Wrap-Up And Where To Find David
SPEAKER_02So the tech lead for me is the uh most experienced uh engineering that team, first of all. Um but they probably the change is they become multiplier of their team. So my expectation is that uh rather than do a lot of individual coding, they would code with the developers, help them break them down, working on bigger problems, uh helping helping the product margin also with the the the design and what to build. Um and but I try to remove the line management responsibilities from the tech leads, mostly based on my experience, because I noticed that people management is a different job, you know. Tech lead is a good evolution for someone who's kind of a good product-oriented engineer, uh but people require a different type of passion and uh and skill set. And I had terrible managers so conscious of that, I try to hire people that really enjoy their part and are really good at that.

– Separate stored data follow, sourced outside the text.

===== src/rtl/proc_arb_pkg.sv =====
// Purpose: shared state encoding, issue-tag type and ID width helper for proc_input_arbiter.
// Latency: none, types and constants only.
// Backpressure: none, types and constants only.
package proc_arb_pkg;

   // Legacy-compatible state codes; the enum below is built on them
   localparam logic [1:0] ST_IDLE  = 2'd0;
   localparam logic [1:0] ST_RUN   = 2'd1;
   localparam logic [1:0] ST_DRAIN = 2'd2;

   typedef enum logic [1:0] {
      IDLE  = ST_IDLE,
      RUN   = ST_RUN,
      DRAIN = ST_DRAIN
   } arb_state_t;

   // Tag id is sized for the largest supported requester count (8)
   localparam int TAG_ID_W = 3;

   typedef struct packed {
      logic                valid;
      logic [TAG_ID_W-1:0] id;
   } tag_t;

   // Requester index width; a single requester still gets one bit
   function automatic int id_w(input int n);
      return (n > 1) ? $clog2(n) : 1;
   endfunction

endpackage


===== src/rtl/rr_arbiter.sv =====
// Purpose: round-robin pick of one request, scanning upward from ptr+1 with wrap.
// Latency: purely combinational.
// Backpressure: grant is forced to zero while enable is low.
module rr_arbiter
   import proc_arb_pkg::*;
#(
   parameter int NUM_REQ = 4,
   parameter int ID_W    = id_w(NUM_REQ)
) (
   input  logic [NUM_REQ-1:0] req,
   input  logic [ID_W-1:0]    ptr,
   input  logic               enable,
   output logic [NUM_REQ-1:0] grant,
   output logic [ID_W-1:0]    idx,
   output logic               any
);

   // Scan distance of requester i from ptr: ptr+1 is 0, ptr itself is NUM_REQ-1
   function automatic int scan_dist(input int i, input logic [ID_W-1:0] p);
      return (i - int'(p) - 1 + 2 * NUM_REQ) % NUM_REQ;
   endfunction

   int best;

   // Winner is the valid requester with the smallest scan distance
   always_comb begin
      grant = '0;
      idx   = '0;
      any   = 1'b0;
      best  = NUM_REQ;
      for (int i = 0; i < NUM_REQ; i++) begin
         if (enable && req[i] && (scan_dist(i, ptr) < best)) begin
            best = scan_dist(i, ptr);
            idx  = ID_W'(i);
            any  = 1'b1;
         end
      end
      if (any) begin
         grant[idx] = 1'b1;
      end
   end

endmodule


===== src/rtl/proc_input_arbiter.sv =====
// Purpose: round-robin share of one processor datapath, returning tagged results to requesters.
// Latency: issue at edge t -> rsp_valid visible after edge t+PROC_LAT+1.
// Backpressure: req_ready only in RUN; response path has no stall, one issue per cycle.
module proc_input_arbiter
   import proc_arb_pkg::*;
#(
   parameter int  NUM_REQ  = 4,
   parameter int  DATA_W   = 8,
   parameter int  PROC_LAT = 2,
   localparam int ID_W     = id_w(NUM_REQ)
) (
   input  logic                      clk,
   input  logic                      rst,
   input  logic                      cfg_enable,
   input  logic [NUM_REQ-1:0]        req_valid,
   input  logic [NUM_REQ*DATA_W-1:0] req_data,
   output logic [NUM_REQ-1:0]        req_ready,
   output logic [DATA_W-1:0]         proc_data_in,
   input  logic [DATA_W-1:0]         proc_data_out,
   output logic                      rsp_valid,
   output logic [ID_W-1:0]           rsp_id,
   output logic [DATA_W-1:0]         rsp_data,
   output logic                      busy
);

   arb_state_t        state;
   arb_state_t        state_nxt;
   logic [ID_W-1:0]   rr_ptr;
   logic [ID_W-1:0]   win_idx;
   logic              win_any;
   logic              run_en;
   logic [DATA_W-1:0] win_data;
   logic              tag_busy;

   // Stage 0 lines up with proc_data_in, stage PROC_LAT with proc_data_out
   tag_t tag_q [PROC_LAT+1];

   assign run_en = (state == RUN);

   rr_arbiter #(
      .NUM_REQ (NUM_REQ),
      .ID_W    (ID_W)
   ) u_rr (
      .req    (req_valid),
      .ptr    (rr_ptr),
      .enable (run_en),
      .grant  (req_ready),
      .idx    (win_idx),
      .any    (win_any)
   );

   // Select the winning requester's byte
   always_comb begin
      win_data = '0;
      for (int i = 0; i < NUM_REQ; i++) begin
         if (win_idx == ID_W'(i)) begin
            win_data = req_data[i*DATA_W +: DATA_W];
         end
      end
   end

   // Any issue still travelling through the tag pipe
   always_comb begin
      tag_busy = 1'b0;
      for (int i = 0; i <= PROC_LAT; i++) begin
         tag_busy = tag_busy | tag_q[i].valid;
      end
   end

   // Enable/drain control; re-enabling during a drain abandons it
   always_comb begin
      state_nxt = state;
      case (state)
         IDLE:    if (cfg_enable) state_nxt = RUN;
         RUN:     if (!cfg_enable) state_nxt = DRAIN;
         DRAIN:   if (cfg_enable) state_nxt = RUN;
                  else if (!tag_busy) state_nxt = IDLE;
         default: state_nxt = IDLE;
      endcase
   end

   // State, issue data register and round-robin pointer
   always_ff @(posedge clk or negedge rst) begin
      if (!rst) begin
         state        <= IDLE;
         rr_ptr       <= ID_W'(NUM_REQ - 1);
         proc_data_in <= '0;
      end else begin
         state <= state_nxt;
         if (win_any) begin
            proc_data_in <= win_data;
            rr_ptr       <= win_idx;
         end
      end
   end

   // Tag pipe shifts every cycle; bubbles enter as invalid tags
   always_ff @(posedge clk or negedge rst) begin
      if (!rst) begin
         for (int i = 0; i <= PROC_LAT; i++) begin
            tag_q[i] <= '0;
         end
      end else begin
         tag_q[0] <= '{valid: win_any, id: TAG_ID_W'(win_idx)};
         for (int i = 1; i <= PROC_LAT; i++) begin
            tag_q[i] <= tag_q[i-1];
         end
      end
   end

   // Response register; id and data hold between pulses
   always_ff @(posedge clk or negedge rst) begin
      if (!rst) begin
         rsp_valid <= 1'b0;
         rsp_id    <= '0;
         rsp_data  <= '0;
      end else begin
         rsp_valid <= tag_q[PROC_LAT].valid;
         if (tag_q[PROC_LAT].valid) begin
            rsp_id   <= ID_W'(tag_q[PROC_LAT].id);
            rsp_data <= proc_data_out;
         end
      end
   end

   assign busy = (state != IDLE) | tag_busy | rsp_valid;

endmodule


===== config.mk =====
export PLATFORM = sky130hd
export DESIGN_NAME = proc_input_arbiter
export DESIGN_NICKNAME = d
export VERILOG_FILES = /design/src/rtl/proc_arb_pkg.sv /design/src/rtl/rr_arbiter.sv /design/src/rtl/proc_input_arbiter.sv
export SDC_FILE = /design/constraint.sdc
export NUM_CORES = 1
export LEC_CHECK = 0
export CORE_UTILIZATION = 43
export DETAILED_ROUTE_END_ITERATION = 6
export PLACE_DENSITY = 0.79
export SYNTH_ARGS = -nofsm -noshare
export SYNTH_HDL_FRONTEND = slang
export SYNTH_SLANG_ARGS = --single-unit

===== constraint.sdc =====
create_clock -name clk -period 6.25 [get_ports clk]
set_clock_uncertainty 0.15 [all_clocks]
set_input_delay 0.9375 -clock clk [delete_from_list [all_inputs] [get_ports clk]]
set_output_delay 0.9375 -clock clk [all_outputs]
set_load 0.02 [all_outputs]

* After elaboration in Yosys (flattened, before gate mapping)
Index checks and enable logic that the tools add are counted.
Cells by class: add/subtract/negate cells 12, order comparisons 6, equal/unequal tests 8, muxes and demuxes 22, bitwise operators 8, reduce and logical (&&, ||, !) cells 17
Operators by type and width (number):
- adder 32 x 5 -> 32 bit (second input constant) | 4
- subtractor 32 x 2 -> 32 bit (second input constant) | 4
- < comparator 3 x 32 -> 1 bit | 3
- 2-to-1 mux 32 bit | 3
- 2-to-1 mux 8 bit | 4
- 2-to-1 mux 2 bit | 6
- logical AND 1 bit | 9
- OR reduction 2 bit | 4
- equality test 2 bit (second input constant) | 3
- 2-to-1 mux 1 bit | 6
- one-hot mux 2 bit (3 select lines) | 1
- subtractor 1 x 2 -> 3 bit (first input constant) | 2
- subtractor 2 x 2 -> 3 bit (first input constant) | 2
- AND 1 bit | 4
- equality test 2 x 1 -> 1 bit (second input constant) | 2
- logical NOT 2 bit | 2
- < comparator 3 x 4 -> 1 bit (second input constant) | 1
- 2-to-1 mux 4 bit | 1
- inequality test 2 bit (second input constant) | 2
- OR 1 bit | 4
- < comparator 2 x 3 -> 1 bit (second input constant) | 1
- inequality test 3 bit (second input constant) | 1
- AND reduction 3 bit | 1
- demux 1 bit (select 2 bit) | 1
- 2 further kinds | 2
Word-level totals: register bits 32, input bits 47, output and inout port bits 24, logic and storage cells 85

* Depth between registers and ports, before layout
Gate-level depths: netlist (run 1).
word-level depth 22, depth in mapped cells 25, gate-level depth less buffers 23

* Cells and area by module
A second synthesis (run 1) with hierarchy kept.
Unflattened totals: cell total of the unflattened synthesis 157, area, all modules 1746.7 um2
Modules (own cells, without submodules):
- proc_input_arbiter | times used 1, cells each 99, area each 1328.8 um2, sequential area each 803.3 um2
- rr_arbiter | times used 1, cells each 58, area each 417.9 um2, sequential area each 0.0 um2

* Worst setup path before layout (run 1)
OpenSTA, ideal clock, no wires.
kind flip-flop to output port, start point register rr_ptr[0], end point output port req_ready[0], arrival 4.891 ns, required time 5.162 ns, setup slack 0.271 ns, stages on the path, launching flop included 21, buffers on the path 1, cells stage by stage dfstp_2 > inv_1 > ha_1 > nor2_1 > ha_1 > or2b_1 > a2111oi_2 > a21oi_1 > ha_1 > or3b_2 > a21oi_1 > o21ai_0 > a21o_1 > ha_1 > nor2_1 > a211oi_1 > a21bo_2 > o211a_1 > buf_6 > o21bai_2 > nor3_1
On the way: word-level cells in the longest chain between the ends 22, elaborated cells between the ends (all ways) 44, those cells by class add/sub (12); order compare (6); mux (13); bitwise (4); reduce/logical (9)
RTL lines:
- start, declared | line proc_input_arbiter.sv:28 | logic [ID_W-1:0] rr_ptr;
- start signal, assigned | line proc_input_arbiter.sv:86 | rr_ptr <= ID_W'(NUM_REQ - 1);
- start signal, assigned | line proc_input_arbiter.sv:92 | rr_ptr <= win_idx;
- subtractor 1 x 2 -> 3 bit | line rr_arbiter.sv:20 | return (i - int'(p) - 1 + 2 * NUM_REQ) % NUM_REQ;
- subtractor 32 x 2 -> 32 bit | line rr_arbiter.sv:20
- adder 32 x 5 -> 32 bit | line rr_arbiter.sv:20
- OR reduction 2 bit (no source line)
- AND 1 bit (no source line)
- < comparator 3 x 4 -> 1 bit | line rr_arbiter.sv:32 | if (enable && req[i] && (scan_dist(i, ptr) < best)) begin
- logical AND 1 bit | line rr_arbiter.sv:32
- 2-to-1 mux 32 bit | line rr_arbiter.sv:32
- [... 7 more ...]
- logical AND 1 bit | line rr_arbiter.sv:32
- 2-to-1 mux 2 bit (*) | line rr_arbiter.sv:32
- via u_rr.idx[0] | line rr_arbiter.sv:14 | output logic [ID_W-1:0] idx,
- < comparator 2 x 3 -> 1 bit (implied by the code) or greater-or-equal comparator 2 x 1 -> 1 bit (tied branches) | line rr_arbiter.sv:39 | grant[idx] = 1'b1;
- logical AND 1 bit (implied by the code) | line rr_arbiter.sv:39
- 2-to-1 mux 1 bit (implied by the code) | line rr_arbiter.sv:39
- demux 1 bit (select 2 bit) (*)
- 2-to-1 mux 4 bit (*) | line rr_arbiter.sv:38 | if (any) begin
- end, declared | line proc_input_arbiter.sv:17 | output logic [NUM_REQ-1:0] req_ready,
Mark *: on every way through the listed nets, which the timed path passes. The rest lies on a longest branch.

* Worst setup path in the final report (run 1)
start point input port req_valid[0], end point output port req_ready[1]
On the way: word-level cells in the longest chain between the ends 17, elaborated cells between the ends (all ways) 24, those cells by class order compare (5); mux (13); reduce/logical (6)
RTL lines:
- start, declared | line proc_input_arbiter.sv:15 | input logic [NUM_REQ-1:0] req_valid,
- logical AND 1 bit (*) (2 in series) | line rr_arbiter.sv:32
- 2-to-1 mux 32 bit (*) | line rr_arbiter.sv:32
- < comparator 3 x 32 -> 1 bit | line rr_arbiter.sv:32
- logical AND 1 bit | line rr_arbiter.sv:32
- 2-to-1 mux 32 bit (*) | line rr_arbiter.sv:32
- < comparator 3 x 32 -> 1 bit | line rr_arbiter.sv:32
- logical AND 1 bit | line rr_arbiter.sv:32
- 2-to-1 mux 32 bit | line rr_arbiter.sv:32
- < comparator 3 x 32 -> 1 bit | line rr_arbiter.sv:32
- logical AND 1 bit | line rr_arbiter.sv:32
- 2-to-1 mux 2 bit (*) | line rr_arbiter.sv:32
- via u_rr.idx[1] | line rr_arbiter.sv:14
- < comparator 2 x 3 -> 1 bit (implied by the code) or greater-or-equal comparator 2 x 1 -> 1 bit (tied branches) | line rr_arbiter.sv:39
- logical AND 1 bit (implied by the code) | line rr_arbiter.sv:39
- 2-to-1 mux 1 bit (implied by the code) | line rr_arbiter.sv:39
- demux 1 bit (select 2 bit) (*)
- 2-to-1 mux 4 bit (*) | line rr_arbiter.sv:38
Marked as above.

==> flow_summary.json, run 1 <==
{
  "worstSetupStartpointType": "input port",
  "holdBufCountCts": 0,
  "initial_core_util_pct": 44.8,
  "clk_latency_ns": 0.29,
  "drtIter0Drc": 90,
  "final_common_cell": "clkdlybuf4s50_1",
  "syn-num-nets": 220,
  "gr-usage-all-layers_pct": 24.2,
  "cts_tree": "yes",
  "final.min_clock_period_ns": 6.04,
  "ios": 71,
  "synth_top_family_by_area": "compound AO/OA/AOI/OAI gates",
  "vias": 1744,
  "synth_compound_area_share_pct": 26.2,
  "async_reset_ff_share_pct": 100,
  "wl_mm": 5.12,
  "synth_seq_area_share_pct": 44.5,
  "h-tree-depth": 2,
  "ys_ff_latch": 32,
  "crit_fanout": 3,
  "setup_ws_ns": 0.207,
  "final.period_utilization_pct": 96.7,
  "grt_max_degree": 33,
  "synth_flop_cell": "dfrtp_1",
  "crit_arrival_ns": 4.96,
  "fp.dieArea_um2": 4460,
  "yosysWarnings": 0,
  "final_hold_viol_count": 0,
  "synth_edf_count": 0,
  "grt_pass1_wl_mm": 7.87,
  "ys_top_cells_by_area": "dfrtp_1 42%, ha_1 6.9%, mux2_2 6.2%, o211ai_1 5.4%, a22oi_1 3.7%",
  "synth_cell_types": 51,
  "synth_fa_ha_area_share_pct": 6.93,
  "post_cts_buffers": 0,
  "cts.root.buffer_cell": "clkbuf_8",
  "portBuffers": 70,
  "die_w_um": 66.8,
  "yosys.area.top_type": "dfrtp_1",
  "antenna_cells": 0,
  "clockBufferDepth": 2,
  "synth_area_per_cell_um2": 11.1,
  "core_area_um2": 4030,
  "postRouteAntennaNets": 0,
  "fp-row-count": 23,
  "drv_slew": 0,
  "hp-class": "register to register",
  "setup_viol": 0,
  "clkTransAtPathRegs_ns": 0.07,
  "synthSimpleGateAreaFrac_pct": 12.4,
  "rrSetupSlack_ns": 1.13,
  "wl_per_cell_um": 16.2,
  "cts-buffers-inserted": 5,
  "whs_ns": 0.209,
  "drc": 0,
  "overflow": 0,
  "final_cell_mix": "66 x clkdlybuf4s50_1, 31 x buf_4, 30 x dfrtp_1",
  "viasPerCell": 5.54,
  "power_density_nw_per_um2": 496,
  "power_leakage_nw": 1.24,
  "yosysTopAreaCellShare_pct": 41.6,
  "drt-pass1-iter-count": 4,
  "drive_gt1_share_pct": 26.0,
  "status": "finished clean",
  "final_net_count": 321,
  "endpoint_kind": "primary output",
  "dp_slack_ns": -0.433,
  "synthXorXnorAreaFrac_pct": 0.485,
  "crit_type": "input port to primary output",
  "synth_cells": 163,
  "cp.required_ns": 5.16,
  "grt_pass1_vias": 1696,
  "fmax_mhz": 165,
  "syn_area_um2": 1810,
  "synth.area.mux_share_pct": 6.23,
  "hpwl_mm": 3.84,
  "antenna_found_initial": 0,
  "fp.dieH_um": 66.8,
  "cap_viol_max_count": 0,
  "cts.sinks": 32,
  "area_growth_pct": 61.3,
  "ir_drop_v": 0.000290,
  "gp_congestion": 0.949
}
## cell usage after synthesis (2+ instances only)
cell,number
dfrtp_1,30
a21oi_1,5
inv_1,5
o21ai_0,4
nand2b_1,2
and2_1,4
clkbuf_1,2
nand3b_1,2
nor2_1,7
a31oi_1,8
dfstp_2,2
o211ai_1,13
nor2b_1,3
o32ai_1,7
a21o_1,3
nand2_1,4
ha_1,10
a22oi_1,9
buf_6,2
mux2_2,10
## what timing repair did
action                                  CTS  global route
endpoints found under the setup margin    4             3
resized for setup                        12            15
pin swaps                                 1             2
## layout make-up
cell class	count	area, um2
well taps	50	62.6
multi-input cells	120	992
flip-flops and latches	32	803
clock buffers	7	96.3
fillers	286	1110
repair buffers	99	907
clock inverters	1	30.0
inverters	6	22.5
## cells by family (layout without fill, tap and decap cells)
kind of cell               Yosys count  in the layout
AOI/OAI and AO/OA                   61             61
buffers and inverters               11            113
DFF                                 32             32
muxes                               10             10
xor gates and xnor gates             1              1
adders and majority gates           10             10
and+or+nand+nor                     37             37
other                                1              1
## worst paths after layout
kind,cells after the start,startpoint,to
worst max register to register,23,rr_ptr[1],proc_data_in[7]
worst min register to register,0,tag_q[5],tag_q[1]
max in group asynchronous,2,rst,rr_ptr[0]
min in group asynchronous,2,rst,tag_q[5]
worst min-delay path,0,tag_q[5],tag_q[1]
worst max-delay path,20,req_valid[0],req_ready[1]
## state kept, by name, summed over array words and instances, names as in the netlist
| name | cells |
|---|---|
| state | 2 |
| rsp_id | 2 |
| rsp_valid | 1 |
| rr_ptr | 2 |
| tag_q | 9 |
| proc_data_in | 8 |
| rsp_data | 8 |
## per-stage QoR
step | std cells | power, mW | TNS (ns) | cell area (um2) | util (%)
after CTS | 315 | 1.39 | 0 | 2880 | 71.4
after global placement | 307 | 1.15 | -0.877 | 2750 | 68.4
final | 315 | 1.45 | 0 | 2910 | 72.3
after floorplan | 163 | 0.819 | 0 | 1810 | -
after detailed placement | 307 | 1.18 | -1.20 | 2750 | 68.4
after global routing | 315 | 1.54 | -0.0537 | 2910 | 72.3
## where the power goes
part | total, mW | switching [mW] | internal [mW]
registers | 0.363 | 0.0582 | 0.305
logic | 0.863 | 0.420 | 0.444
clock network | 0.219 | 0.0786 | 0.141
## worst max-delay path, stage by stage
cell	delay, ns
clkdlybuf4s50_1	0.42
nand2_1	0.08
inv_1	0.05
ha_1	0.18
or3b_4	0.40
a2111oi_2	0.30
a21oi_1	0.14
ha_1	0.19
or3b_2	0.47
a21oi_2	0.19
o21ai_2	0.10
a21o_1	0.22
ha_4	0.29
nor2_1	0.05
a211oi_1	0.17
a21bo_2	0.16
o211a_1	0.21
o21ai_1	0.13
nor2b_2	0.13
buf_4	0.15
## per-layer routing
layer	vias up	part of all wire (%)	global-route usage, %
li1	843	-	-
met5	-	0	0
met1	837	44	30.2
met2	57	49	40.2
met3	7	5.2	6.16
met4	0	1.3	7.98
No activity file was read; power rests on OpenSTA's default activity.
==> run 2: changes to the inputs <==
Settings changed: CORE_MARGIN set to 3, CORE_UTILIZATION 43 to 35, PLACE_DENSITY 0.79 to 0.67.
==> run 2 against run 1 <==
Compared with the run above:
- hold slack improved by 0.0057 ns
- non-clock buffer count rose by 5
- via count fell by 0.69%
- flip-flop and latch count did not move
- die area rose by 36%
- critical endpoint is now req_ready[0]
- highest routed layer unchanged
==> flow_summary.json, run 2 (synthesized netlist as in run 1, its figures left out) <==
{
  "wl_mm": 5.07,
  "initial_core_util_pct": 37.3,
  "rrSetupSlack_ns": 1.31,
  "grt_pass1_wl_mm": 8.37,
  "drive_gt1_share_pct": 28.5,
  "cts.sinks": 32,
  "hpwl_mm": 3.90,
  "dr.max_layer_used": "met4",
  "worstSetupStartpointType": "input port",
  "final.period_utilization_pct": 96.0,
  "gp_congestion": 0.963,
  "endpoint_kind": "primary output",
  "drt-pass1-iter-count": 4,
  "gr-usage-all-layers_pct": 17.2,
  "drv_slew": 0,
  "max_stage_delay_ns": 0.47,
  "cts.root.buffer_cell": "clkbuf_8",
  "critPathTopFamily": "compound AO/OA/AOI/OAI gates",
  "multi_input_area_um2": 1020,
  "status": "finished clean",
  "post-route-util_pct": 61.3,
  "final_hold_viol_count": 0,
  "regMostFlops": "tag_q",
  "vias": 1732,
  "antenna_cells": 0,
  "holdBufCountCts": 0,
  "final_net_count": 326,
  "fp.dieArea_um2": 6060,
  "hp-class": "register to register",
  "postRouteAntennaNets": 0,
  "power_leakage_nw": 1.26,
  "r2r_end": "proc_data_in[2]",
  "crit_type": "input port to primary output",
  "drtIter0Drc": 54,
  "setup_ws_ns": 0.251,
  "ir_drop_v": 0.000246,
  "seq_area_um2": 803,
  "core_area_um2": 4850,
  "crit_path_end": "req_ready[0]",
  "viasPerCell": 5.14,
  "antenna_found_initial": 0,
  "cp.depth": 20,
  "wl_per_cell_um": 15.0,
  "cts-buffers-inserted": 5,
  "dp_slack_ns": -0.473,
  "cp_slowest_cell": "or3b_2",
  "largest_reg_flops": 9,
  "fp-row-count": 25,
  "m1WireLength_mm": 2.24,
  "ios": 71,
  "portBuffers": 70,
  "cp_num_buf_inv": 3,
  "overflow": 0,
  "crit_fanout": 4,
  "route.met2.wl_mm": 2.52,
  "power_density_nw_per_um2": 476,
  "rsz0062_at_grt": "no",
  "largestRegisters": "tag_q x9, proc_data_in x8, rsp_data x8",
  "cp_cell_sequence": "clkdlybuf4s50_1, nand2_1, inv_1, ha_1, or3b_4, a2111oi_4, a21oi_2, ha_1, or3b_2, a21oi_2, o21ai_2, a21o_1, ha_4, nor2_2, a211oi_2, a21bo_2, o211a_4, o21bai_4, nor3_1, buf_4",
  "grt_max_degree": 33,
  "crit_arrival_ns": 4.91,
  "clkTransAtPathRegs_ns": 0.07,
  "setup_viol": 0,
  "clockBufferDepth": 2,
  "cp-startpoint": "req_valid[0]",
  "r2r_start": "rr_ptr[0]",
  "drc": 0,
  "fp.dieH_um": 77.8,
  "die_w_um": 77.8,
  "clk_latency_ns": 0.28,
  "cts_tree": "yes",
  "h-tree-depth": 2,
  "area_growth_pct": 64.4,
  "final_common_cell": "clkdlybuf4s50_1",
  "final.min_clock_period_ns": 6.00,
  "fmax_mhz": 167,
  "reg2reg_depth": 20,
  "wl_met3_um": 273,
  "final_cell_mix": "66 x clkdlybuf4s50_1, 36 x buf_4, 30 x dfrtp_1",
  "n_fill_cell": 408,
  "grt_pass1_vias": 1725,
  "cp.required_ns": 5.16,
  "cap_viol_max_count": 0
}
run 2: cell count changes in the layout (fill, tap and decap cells not counted), sizes merged:
cell,before,now
dlygate4sd2,1,0
buf,31,36
clkbuf,8,6
clkinv,0,3
bufinv,1,0
dlymetal6s2s,0,1
run 2: worst min-delay path by stage:
stage          startpoint        to  slack, ns  cells past startpoint
2_1_floorplan    tag_q[4]  tag_q[0]       0.18                      0
3_5_place_dp     tag_q[5]  tag_q[1]       0.19                      0
5_1_grt          tag_q[4]  tag_q[0]       0.22                      0
3_3_place_gp     tag_q[4]  tag_q[0]       0.18                      0
6_report         tag_q[5]  tag_q[1]       0.21                      0
4_1_cts          tag_q[8]  tag_q[4]       0.22                      0
run 2: layout make-up:
cell class | count | area share [%]
repair buffers | 104 | 31.9
flip-flops and latches | 32 | 27.0
clock buffers | 5 | 2.32
multi-input cells | 120 | 34.5
inverters | 6 | 0.758
well taps | 67 | 2.82
clock inverters | 3 | 0.632
run 2: power breakdown:
group	internal (mW)	switching, mW
Combinational	0.467	0.438
Clock	0.0774	0.0750
Sequential	0.305	0.0525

SPEAKER_00Uh yeah, you mean that you've worked for you you've you've worked for many.
SPEAKER_02For manager, yeah.
SPEAKER_00Yeah. What are some of the differences you've we just have a couple minutes left, but what are some of the differences you've you've noticed between the weaker managers and stronger ones?
SPEAKER_02Um there's people managers uh more often I see it in hybrid roles. So the I had tech leads that also had people responsibility that weren't really able to have deal with conflicts in their team effectively, or uh salary conversations or um tougher performance conversations, things like that. And and and it at scale the these problems are big, it happens every week. You need to know how to handle it. And they're a big factor in uh retaining people and keeping people happy, the right people. Um so I I I s I've seen in companies where they use a hybrid role where the call a lead developer, there's also manager, where their role changes a lot depending on individuals preferences. So there are people that are really good at the people management, but then they forget to to be technical leaders or people just technical leaders that disregard the the people side. Occasionally find someone who does a bit of buff, but they often sacrifice their coding time because there's you know just there's often enough work for these two individuals. Um it depends, I guess. But for for for us we prefer these uh these two path career uh at Karwa.
SPEAKER_00That yeah, yeah, it's hard to find your time it's hard to find all those skills and abilities in one person.
SPEAKER_02Yes. And and the time, it takes time as well to do this stuff well. Yeah. Um so something is will give, you know. Right.
SPEAKER_00Um okay. Well, this has been a really enjoyable conversation. I think we've touched on some really uh i interesting and entertaining and educational uh topics here. So so thank you very much. Um where can people go if they want to learn more about you or carwau or anything that you want to share?
SPEAKER_02Uh uh from me you on LinkedIn, you can add me, you can find me there as David Santoro. Um about Carwow. Uh we still have uh a medium blog of an engineering team. I don't know if we had the match recently. Let's see. Um let me get engineering at carwow medium. Um it's a bit long the URL. I'll uh maybe put put in a link by the medium.com slash carwau dash product dash engineering. There's a few nice nice articles, uh quite a recent one as well. So take a look.
SPEAKER_00Okay, well uh David, thanks so much for coming on the show.
SPEAKER_02Thank you for having me, Jason. Thanks.